Data excerpts
——————————

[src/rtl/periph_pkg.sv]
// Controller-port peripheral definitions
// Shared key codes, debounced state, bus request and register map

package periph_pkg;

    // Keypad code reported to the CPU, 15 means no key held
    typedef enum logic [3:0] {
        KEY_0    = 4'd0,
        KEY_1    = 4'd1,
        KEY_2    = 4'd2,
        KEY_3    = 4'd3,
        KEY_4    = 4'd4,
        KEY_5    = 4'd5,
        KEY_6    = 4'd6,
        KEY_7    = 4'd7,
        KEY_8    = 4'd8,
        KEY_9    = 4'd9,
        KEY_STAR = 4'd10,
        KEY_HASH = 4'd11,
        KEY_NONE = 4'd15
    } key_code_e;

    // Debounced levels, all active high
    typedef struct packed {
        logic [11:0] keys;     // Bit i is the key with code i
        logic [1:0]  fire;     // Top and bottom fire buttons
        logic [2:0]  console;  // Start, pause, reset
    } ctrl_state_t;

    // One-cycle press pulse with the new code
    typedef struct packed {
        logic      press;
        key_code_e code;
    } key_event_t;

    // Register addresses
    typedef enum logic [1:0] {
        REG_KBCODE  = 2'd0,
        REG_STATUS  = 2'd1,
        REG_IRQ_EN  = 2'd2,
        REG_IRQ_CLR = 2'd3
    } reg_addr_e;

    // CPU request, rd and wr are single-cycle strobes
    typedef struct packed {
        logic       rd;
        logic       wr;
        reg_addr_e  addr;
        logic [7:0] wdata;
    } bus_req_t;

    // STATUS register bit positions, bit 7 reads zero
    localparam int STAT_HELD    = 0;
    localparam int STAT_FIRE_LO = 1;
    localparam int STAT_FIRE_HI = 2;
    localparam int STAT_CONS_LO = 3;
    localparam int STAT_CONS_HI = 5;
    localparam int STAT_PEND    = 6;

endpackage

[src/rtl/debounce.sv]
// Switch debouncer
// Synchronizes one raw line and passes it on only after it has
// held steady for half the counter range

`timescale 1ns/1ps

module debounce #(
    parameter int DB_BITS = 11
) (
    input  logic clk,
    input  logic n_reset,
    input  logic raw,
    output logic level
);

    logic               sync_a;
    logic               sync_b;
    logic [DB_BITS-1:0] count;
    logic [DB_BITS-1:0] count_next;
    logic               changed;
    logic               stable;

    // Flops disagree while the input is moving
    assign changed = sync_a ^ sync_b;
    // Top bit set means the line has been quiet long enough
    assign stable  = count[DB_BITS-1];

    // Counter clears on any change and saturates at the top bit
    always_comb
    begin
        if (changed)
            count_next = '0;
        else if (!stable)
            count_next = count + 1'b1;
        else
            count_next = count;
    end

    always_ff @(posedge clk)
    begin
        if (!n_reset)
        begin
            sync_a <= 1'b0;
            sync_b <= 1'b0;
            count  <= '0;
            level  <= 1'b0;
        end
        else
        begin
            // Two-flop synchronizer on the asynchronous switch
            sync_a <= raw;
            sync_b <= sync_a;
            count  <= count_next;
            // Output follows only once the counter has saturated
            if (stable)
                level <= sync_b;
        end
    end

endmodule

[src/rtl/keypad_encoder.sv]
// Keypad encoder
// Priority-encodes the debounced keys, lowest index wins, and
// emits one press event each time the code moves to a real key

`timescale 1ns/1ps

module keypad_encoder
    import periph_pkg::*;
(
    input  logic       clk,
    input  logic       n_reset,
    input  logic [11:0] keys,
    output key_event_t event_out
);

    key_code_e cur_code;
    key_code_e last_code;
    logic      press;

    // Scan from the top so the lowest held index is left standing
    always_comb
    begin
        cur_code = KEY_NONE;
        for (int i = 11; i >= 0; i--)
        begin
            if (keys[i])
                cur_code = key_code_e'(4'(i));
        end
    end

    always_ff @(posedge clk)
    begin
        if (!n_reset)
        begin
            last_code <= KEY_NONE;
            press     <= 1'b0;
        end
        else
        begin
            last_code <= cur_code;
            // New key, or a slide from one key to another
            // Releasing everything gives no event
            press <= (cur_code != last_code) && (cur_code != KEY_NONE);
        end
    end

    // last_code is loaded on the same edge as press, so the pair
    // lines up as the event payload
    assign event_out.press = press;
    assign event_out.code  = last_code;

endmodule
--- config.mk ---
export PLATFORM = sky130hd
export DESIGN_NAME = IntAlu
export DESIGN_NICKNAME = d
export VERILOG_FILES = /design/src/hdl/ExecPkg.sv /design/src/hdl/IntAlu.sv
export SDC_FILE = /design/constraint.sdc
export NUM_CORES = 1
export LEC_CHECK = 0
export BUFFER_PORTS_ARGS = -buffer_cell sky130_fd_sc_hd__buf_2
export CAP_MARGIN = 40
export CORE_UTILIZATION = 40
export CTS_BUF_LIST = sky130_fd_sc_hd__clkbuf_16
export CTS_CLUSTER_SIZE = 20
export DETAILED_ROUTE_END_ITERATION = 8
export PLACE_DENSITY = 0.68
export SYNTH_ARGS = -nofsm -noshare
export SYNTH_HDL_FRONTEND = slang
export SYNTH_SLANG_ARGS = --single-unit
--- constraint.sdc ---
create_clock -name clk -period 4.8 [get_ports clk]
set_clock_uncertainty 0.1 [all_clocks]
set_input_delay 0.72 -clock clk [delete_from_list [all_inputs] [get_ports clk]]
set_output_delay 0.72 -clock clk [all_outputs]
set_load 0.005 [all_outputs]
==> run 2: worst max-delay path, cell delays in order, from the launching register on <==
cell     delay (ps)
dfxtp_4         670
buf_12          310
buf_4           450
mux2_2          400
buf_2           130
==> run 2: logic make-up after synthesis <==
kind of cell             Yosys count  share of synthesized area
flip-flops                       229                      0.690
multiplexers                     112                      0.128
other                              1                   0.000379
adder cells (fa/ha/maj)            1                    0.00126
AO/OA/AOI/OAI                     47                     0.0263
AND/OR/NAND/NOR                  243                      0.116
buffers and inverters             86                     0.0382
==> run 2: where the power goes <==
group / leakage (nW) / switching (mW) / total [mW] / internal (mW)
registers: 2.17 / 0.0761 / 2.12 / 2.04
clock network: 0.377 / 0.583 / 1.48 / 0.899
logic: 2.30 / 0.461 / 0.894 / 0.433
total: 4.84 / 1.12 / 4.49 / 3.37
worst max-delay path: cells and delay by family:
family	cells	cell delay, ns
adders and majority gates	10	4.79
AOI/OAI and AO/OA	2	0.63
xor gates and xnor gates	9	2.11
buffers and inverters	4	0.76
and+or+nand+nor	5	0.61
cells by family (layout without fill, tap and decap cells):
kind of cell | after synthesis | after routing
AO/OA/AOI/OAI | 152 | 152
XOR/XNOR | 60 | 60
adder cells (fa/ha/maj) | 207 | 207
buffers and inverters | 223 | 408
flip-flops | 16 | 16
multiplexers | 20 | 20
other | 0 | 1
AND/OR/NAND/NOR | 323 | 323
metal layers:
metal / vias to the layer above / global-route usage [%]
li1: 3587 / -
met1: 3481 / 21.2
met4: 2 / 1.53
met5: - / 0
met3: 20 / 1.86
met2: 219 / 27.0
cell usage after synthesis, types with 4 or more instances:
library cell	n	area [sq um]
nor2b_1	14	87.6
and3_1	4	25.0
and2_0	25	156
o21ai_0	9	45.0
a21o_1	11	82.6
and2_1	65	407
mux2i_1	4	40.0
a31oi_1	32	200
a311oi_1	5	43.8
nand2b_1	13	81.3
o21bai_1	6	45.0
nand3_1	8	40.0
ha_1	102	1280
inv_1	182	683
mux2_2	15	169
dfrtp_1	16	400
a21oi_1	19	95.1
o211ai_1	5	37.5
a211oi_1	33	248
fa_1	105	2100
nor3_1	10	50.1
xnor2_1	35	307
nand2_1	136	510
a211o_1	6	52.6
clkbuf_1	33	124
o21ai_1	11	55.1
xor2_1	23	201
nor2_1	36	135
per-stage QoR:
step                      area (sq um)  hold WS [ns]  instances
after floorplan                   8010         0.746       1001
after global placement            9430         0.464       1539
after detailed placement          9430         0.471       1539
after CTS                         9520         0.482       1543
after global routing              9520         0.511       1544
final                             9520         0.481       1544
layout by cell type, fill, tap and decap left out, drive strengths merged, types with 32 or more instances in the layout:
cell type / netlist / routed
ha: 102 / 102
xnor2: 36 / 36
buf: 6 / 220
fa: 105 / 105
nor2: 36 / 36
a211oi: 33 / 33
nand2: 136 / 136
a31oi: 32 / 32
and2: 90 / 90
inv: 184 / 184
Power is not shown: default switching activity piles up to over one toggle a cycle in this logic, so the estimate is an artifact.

——————————

◆ EXERCISE:
Among the lines above, find those with the word "worst" and list them.

◆ WRITTEN RESPONSE:
==> run 2: worst max-delay path, cell delays in order, from the launching register on <==
worst max-delay path: cells and delay by family:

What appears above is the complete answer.